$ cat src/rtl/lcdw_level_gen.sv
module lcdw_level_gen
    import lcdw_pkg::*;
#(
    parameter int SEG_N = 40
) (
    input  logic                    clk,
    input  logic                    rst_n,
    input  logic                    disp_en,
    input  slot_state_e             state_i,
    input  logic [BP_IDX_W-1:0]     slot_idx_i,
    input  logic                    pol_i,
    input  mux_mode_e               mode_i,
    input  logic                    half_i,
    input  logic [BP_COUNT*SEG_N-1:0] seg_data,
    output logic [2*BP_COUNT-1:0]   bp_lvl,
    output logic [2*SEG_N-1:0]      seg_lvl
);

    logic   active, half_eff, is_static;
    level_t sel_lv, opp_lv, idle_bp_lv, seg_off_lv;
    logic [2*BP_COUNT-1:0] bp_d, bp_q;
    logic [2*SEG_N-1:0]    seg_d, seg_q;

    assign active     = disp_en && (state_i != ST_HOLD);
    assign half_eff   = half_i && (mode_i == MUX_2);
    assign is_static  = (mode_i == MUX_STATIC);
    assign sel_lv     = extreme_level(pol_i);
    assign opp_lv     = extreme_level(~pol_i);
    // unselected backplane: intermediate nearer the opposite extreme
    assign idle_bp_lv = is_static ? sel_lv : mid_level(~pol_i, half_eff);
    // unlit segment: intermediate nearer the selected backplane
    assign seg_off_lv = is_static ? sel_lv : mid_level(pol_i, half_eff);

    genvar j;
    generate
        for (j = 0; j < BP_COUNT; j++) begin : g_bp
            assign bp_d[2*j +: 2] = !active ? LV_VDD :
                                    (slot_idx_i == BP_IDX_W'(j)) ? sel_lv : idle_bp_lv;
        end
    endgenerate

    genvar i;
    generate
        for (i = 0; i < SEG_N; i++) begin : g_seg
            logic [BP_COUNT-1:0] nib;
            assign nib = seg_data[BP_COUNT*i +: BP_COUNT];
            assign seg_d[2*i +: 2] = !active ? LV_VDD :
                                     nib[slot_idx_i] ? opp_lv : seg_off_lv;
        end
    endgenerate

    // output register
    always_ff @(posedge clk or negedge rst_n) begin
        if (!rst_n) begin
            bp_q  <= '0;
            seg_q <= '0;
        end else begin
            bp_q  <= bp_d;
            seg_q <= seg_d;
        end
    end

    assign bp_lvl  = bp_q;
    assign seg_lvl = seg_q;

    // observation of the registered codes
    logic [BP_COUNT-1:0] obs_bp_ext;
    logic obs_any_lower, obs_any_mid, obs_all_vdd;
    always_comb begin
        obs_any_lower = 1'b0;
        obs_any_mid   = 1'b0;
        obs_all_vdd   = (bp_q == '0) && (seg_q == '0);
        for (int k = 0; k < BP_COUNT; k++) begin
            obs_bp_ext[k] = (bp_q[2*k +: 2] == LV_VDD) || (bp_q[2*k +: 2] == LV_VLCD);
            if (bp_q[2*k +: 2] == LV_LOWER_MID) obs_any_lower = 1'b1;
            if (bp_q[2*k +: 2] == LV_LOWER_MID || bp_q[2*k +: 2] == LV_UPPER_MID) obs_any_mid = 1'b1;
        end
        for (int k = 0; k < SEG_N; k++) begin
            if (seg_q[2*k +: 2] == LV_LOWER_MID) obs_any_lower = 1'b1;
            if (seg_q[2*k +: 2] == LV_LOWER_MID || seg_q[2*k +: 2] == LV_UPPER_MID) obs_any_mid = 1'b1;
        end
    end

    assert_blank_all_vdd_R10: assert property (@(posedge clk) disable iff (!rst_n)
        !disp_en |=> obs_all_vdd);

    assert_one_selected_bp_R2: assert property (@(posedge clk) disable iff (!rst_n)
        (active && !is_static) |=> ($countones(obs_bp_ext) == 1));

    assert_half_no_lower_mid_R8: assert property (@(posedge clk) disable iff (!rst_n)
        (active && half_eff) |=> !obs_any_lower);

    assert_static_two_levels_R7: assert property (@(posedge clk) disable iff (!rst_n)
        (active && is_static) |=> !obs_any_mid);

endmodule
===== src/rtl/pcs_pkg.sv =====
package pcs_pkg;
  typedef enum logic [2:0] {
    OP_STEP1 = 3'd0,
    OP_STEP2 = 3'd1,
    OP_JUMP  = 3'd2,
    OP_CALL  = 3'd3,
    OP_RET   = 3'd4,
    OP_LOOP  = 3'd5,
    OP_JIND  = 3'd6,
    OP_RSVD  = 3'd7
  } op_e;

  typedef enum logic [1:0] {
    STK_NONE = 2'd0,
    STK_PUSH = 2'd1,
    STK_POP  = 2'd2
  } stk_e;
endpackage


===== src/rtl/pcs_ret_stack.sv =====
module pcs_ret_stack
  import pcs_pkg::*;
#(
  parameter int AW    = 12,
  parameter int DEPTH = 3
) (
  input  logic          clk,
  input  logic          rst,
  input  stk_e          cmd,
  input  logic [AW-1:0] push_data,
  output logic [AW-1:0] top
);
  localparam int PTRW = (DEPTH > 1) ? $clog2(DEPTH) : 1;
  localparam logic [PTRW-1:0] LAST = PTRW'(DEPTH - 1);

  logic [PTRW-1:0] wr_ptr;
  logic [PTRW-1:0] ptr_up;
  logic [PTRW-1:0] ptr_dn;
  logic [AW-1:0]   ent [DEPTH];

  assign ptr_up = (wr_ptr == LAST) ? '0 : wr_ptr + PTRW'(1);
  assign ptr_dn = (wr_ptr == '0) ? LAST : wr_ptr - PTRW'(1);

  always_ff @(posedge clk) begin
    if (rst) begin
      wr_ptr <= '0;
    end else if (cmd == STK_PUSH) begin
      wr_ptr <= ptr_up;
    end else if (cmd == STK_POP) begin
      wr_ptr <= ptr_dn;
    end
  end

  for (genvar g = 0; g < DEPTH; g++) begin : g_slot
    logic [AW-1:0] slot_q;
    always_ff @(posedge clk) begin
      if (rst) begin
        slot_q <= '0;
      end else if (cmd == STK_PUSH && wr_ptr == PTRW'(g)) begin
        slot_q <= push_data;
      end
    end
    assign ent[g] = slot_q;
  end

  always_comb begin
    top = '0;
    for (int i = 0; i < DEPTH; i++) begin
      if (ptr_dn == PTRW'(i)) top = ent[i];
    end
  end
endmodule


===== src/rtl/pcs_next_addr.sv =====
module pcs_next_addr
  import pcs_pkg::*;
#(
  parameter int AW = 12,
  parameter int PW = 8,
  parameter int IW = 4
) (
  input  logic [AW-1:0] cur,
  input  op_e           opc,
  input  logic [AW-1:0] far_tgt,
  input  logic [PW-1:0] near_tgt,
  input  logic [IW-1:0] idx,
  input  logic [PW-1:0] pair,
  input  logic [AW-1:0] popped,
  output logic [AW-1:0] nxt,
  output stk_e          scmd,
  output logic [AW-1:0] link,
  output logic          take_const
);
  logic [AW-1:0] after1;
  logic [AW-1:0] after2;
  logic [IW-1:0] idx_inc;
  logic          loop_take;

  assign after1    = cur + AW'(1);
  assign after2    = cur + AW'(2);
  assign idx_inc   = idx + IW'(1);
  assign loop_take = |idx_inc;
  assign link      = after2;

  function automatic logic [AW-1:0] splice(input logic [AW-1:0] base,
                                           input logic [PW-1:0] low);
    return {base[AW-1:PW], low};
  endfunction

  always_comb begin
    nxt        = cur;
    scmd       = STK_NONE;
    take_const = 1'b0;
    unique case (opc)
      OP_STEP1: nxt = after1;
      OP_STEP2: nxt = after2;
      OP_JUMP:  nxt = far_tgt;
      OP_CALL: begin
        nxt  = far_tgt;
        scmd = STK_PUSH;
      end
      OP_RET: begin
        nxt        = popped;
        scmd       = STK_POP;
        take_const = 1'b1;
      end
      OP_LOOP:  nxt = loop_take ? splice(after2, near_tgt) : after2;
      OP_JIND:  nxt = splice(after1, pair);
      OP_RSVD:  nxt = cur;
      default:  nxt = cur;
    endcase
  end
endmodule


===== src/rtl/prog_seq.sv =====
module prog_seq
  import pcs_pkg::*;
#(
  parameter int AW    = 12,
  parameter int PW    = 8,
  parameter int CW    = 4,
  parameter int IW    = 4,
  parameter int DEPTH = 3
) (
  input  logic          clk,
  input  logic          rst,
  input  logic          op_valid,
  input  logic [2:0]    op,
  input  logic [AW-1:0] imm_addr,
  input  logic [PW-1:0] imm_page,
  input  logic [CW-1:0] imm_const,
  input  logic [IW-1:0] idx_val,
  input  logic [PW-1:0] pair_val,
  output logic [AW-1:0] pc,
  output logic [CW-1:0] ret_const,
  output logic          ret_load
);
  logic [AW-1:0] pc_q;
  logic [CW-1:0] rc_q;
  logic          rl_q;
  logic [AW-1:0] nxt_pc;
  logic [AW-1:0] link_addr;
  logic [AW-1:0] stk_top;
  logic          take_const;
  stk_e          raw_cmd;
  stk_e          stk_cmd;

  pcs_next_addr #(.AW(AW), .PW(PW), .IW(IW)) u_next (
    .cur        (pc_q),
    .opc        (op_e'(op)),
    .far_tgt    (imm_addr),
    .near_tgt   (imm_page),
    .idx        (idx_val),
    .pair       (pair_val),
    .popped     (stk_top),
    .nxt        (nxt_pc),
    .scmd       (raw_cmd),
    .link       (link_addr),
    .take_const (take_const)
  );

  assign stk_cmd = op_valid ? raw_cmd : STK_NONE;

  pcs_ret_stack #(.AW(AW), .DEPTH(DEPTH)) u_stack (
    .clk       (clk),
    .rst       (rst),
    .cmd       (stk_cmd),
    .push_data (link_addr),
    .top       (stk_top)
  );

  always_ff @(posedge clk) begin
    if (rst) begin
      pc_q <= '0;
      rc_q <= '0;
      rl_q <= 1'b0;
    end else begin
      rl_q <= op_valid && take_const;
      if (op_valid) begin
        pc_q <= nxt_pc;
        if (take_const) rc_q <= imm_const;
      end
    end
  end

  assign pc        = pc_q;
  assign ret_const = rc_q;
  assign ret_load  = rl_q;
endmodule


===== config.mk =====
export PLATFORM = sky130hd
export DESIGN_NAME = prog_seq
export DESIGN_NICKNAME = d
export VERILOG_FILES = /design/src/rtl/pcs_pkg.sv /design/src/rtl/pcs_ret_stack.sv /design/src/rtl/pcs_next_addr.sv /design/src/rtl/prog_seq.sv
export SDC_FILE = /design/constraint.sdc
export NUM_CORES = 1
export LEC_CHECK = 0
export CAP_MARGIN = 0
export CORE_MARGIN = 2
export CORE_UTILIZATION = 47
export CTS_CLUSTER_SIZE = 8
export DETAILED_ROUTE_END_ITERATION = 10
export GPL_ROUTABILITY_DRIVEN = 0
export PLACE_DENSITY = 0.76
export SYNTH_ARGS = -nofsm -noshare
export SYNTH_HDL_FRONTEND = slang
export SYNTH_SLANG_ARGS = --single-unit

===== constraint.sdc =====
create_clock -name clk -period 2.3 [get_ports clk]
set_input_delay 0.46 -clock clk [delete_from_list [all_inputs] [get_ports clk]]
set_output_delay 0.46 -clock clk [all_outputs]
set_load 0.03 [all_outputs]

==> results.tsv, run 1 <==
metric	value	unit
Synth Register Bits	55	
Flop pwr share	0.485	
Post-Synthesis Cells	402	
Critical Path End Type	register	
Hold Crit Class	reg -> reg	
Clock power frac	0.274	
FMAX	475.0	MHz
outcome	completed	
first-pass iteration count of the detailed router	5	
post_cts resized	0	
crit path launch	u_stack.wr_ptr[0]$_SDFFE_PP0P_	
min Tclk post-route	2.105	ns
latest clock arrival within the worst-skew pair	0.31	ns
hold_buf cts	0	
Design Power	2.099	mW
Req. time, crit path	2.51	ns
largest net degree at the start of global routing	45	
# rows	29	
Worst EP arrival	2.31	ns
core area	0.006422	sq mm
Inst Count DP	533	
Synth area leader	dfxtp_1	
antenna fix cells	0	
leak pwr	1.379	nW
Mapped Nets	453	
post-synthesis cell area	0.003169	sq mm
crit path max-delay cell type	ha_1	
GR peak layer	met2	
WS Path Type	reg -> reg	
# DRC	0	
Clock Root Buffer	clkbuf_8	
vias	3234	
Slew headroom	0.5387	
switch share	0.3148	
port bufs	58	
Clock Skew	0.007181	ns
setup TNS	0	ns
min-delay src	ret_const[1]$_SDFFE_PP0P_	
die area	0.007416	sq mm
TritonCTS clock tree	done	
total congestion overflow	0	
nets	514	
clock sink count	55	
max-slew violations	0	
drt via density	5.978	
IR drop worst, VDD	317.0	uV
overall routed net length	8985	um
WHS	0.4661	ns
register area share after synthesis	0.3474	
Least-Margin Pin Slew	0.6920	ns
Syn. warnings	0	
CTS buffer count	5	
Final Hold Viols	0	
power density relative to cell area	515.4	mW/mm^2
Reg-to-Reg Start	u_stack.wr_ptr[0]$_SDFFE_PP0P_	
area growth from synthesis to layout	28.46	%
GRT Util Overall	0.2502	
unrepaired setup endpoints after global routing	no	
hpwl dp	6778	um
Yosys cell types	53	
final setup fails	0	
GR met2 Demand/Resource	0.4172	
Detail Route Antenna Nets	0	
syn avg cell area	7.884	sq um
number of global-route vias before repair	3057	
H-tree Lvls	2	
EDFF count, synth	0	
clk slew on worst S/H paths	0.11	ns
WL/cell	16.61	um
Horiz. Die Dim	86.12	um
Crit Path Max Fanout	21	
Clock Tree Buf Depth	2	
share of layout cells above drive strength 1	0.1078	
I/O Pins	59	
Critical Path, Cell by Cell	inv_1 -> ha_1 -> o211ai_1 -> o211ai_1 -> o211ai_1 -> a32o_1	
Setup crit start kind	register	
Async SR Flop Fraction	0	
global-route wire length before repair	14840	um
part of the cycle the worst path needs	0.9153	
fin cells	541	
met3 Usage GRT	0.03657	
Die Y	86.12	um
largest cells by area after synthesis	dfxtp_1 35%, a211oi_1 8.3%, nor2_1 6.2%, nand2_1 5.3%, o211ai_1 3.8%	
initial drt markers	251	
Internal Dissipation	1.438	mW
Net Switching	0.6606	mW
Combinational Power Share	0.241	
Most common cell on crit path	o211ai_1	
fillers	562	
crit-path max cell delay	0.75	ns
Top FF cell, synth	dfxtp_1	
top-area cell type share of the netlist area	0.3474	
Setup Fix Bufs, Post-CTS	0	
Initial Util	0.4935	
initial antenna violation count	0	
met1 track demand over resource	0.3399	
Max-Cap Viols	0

_Problem requirements:_ From the entries, report every line in which the string "base" occurs.

_Solution:_
  function automatic logic [AW-1:0] splice(input logic [AW-1:0] base,
    return {base[AW-1:PW], low};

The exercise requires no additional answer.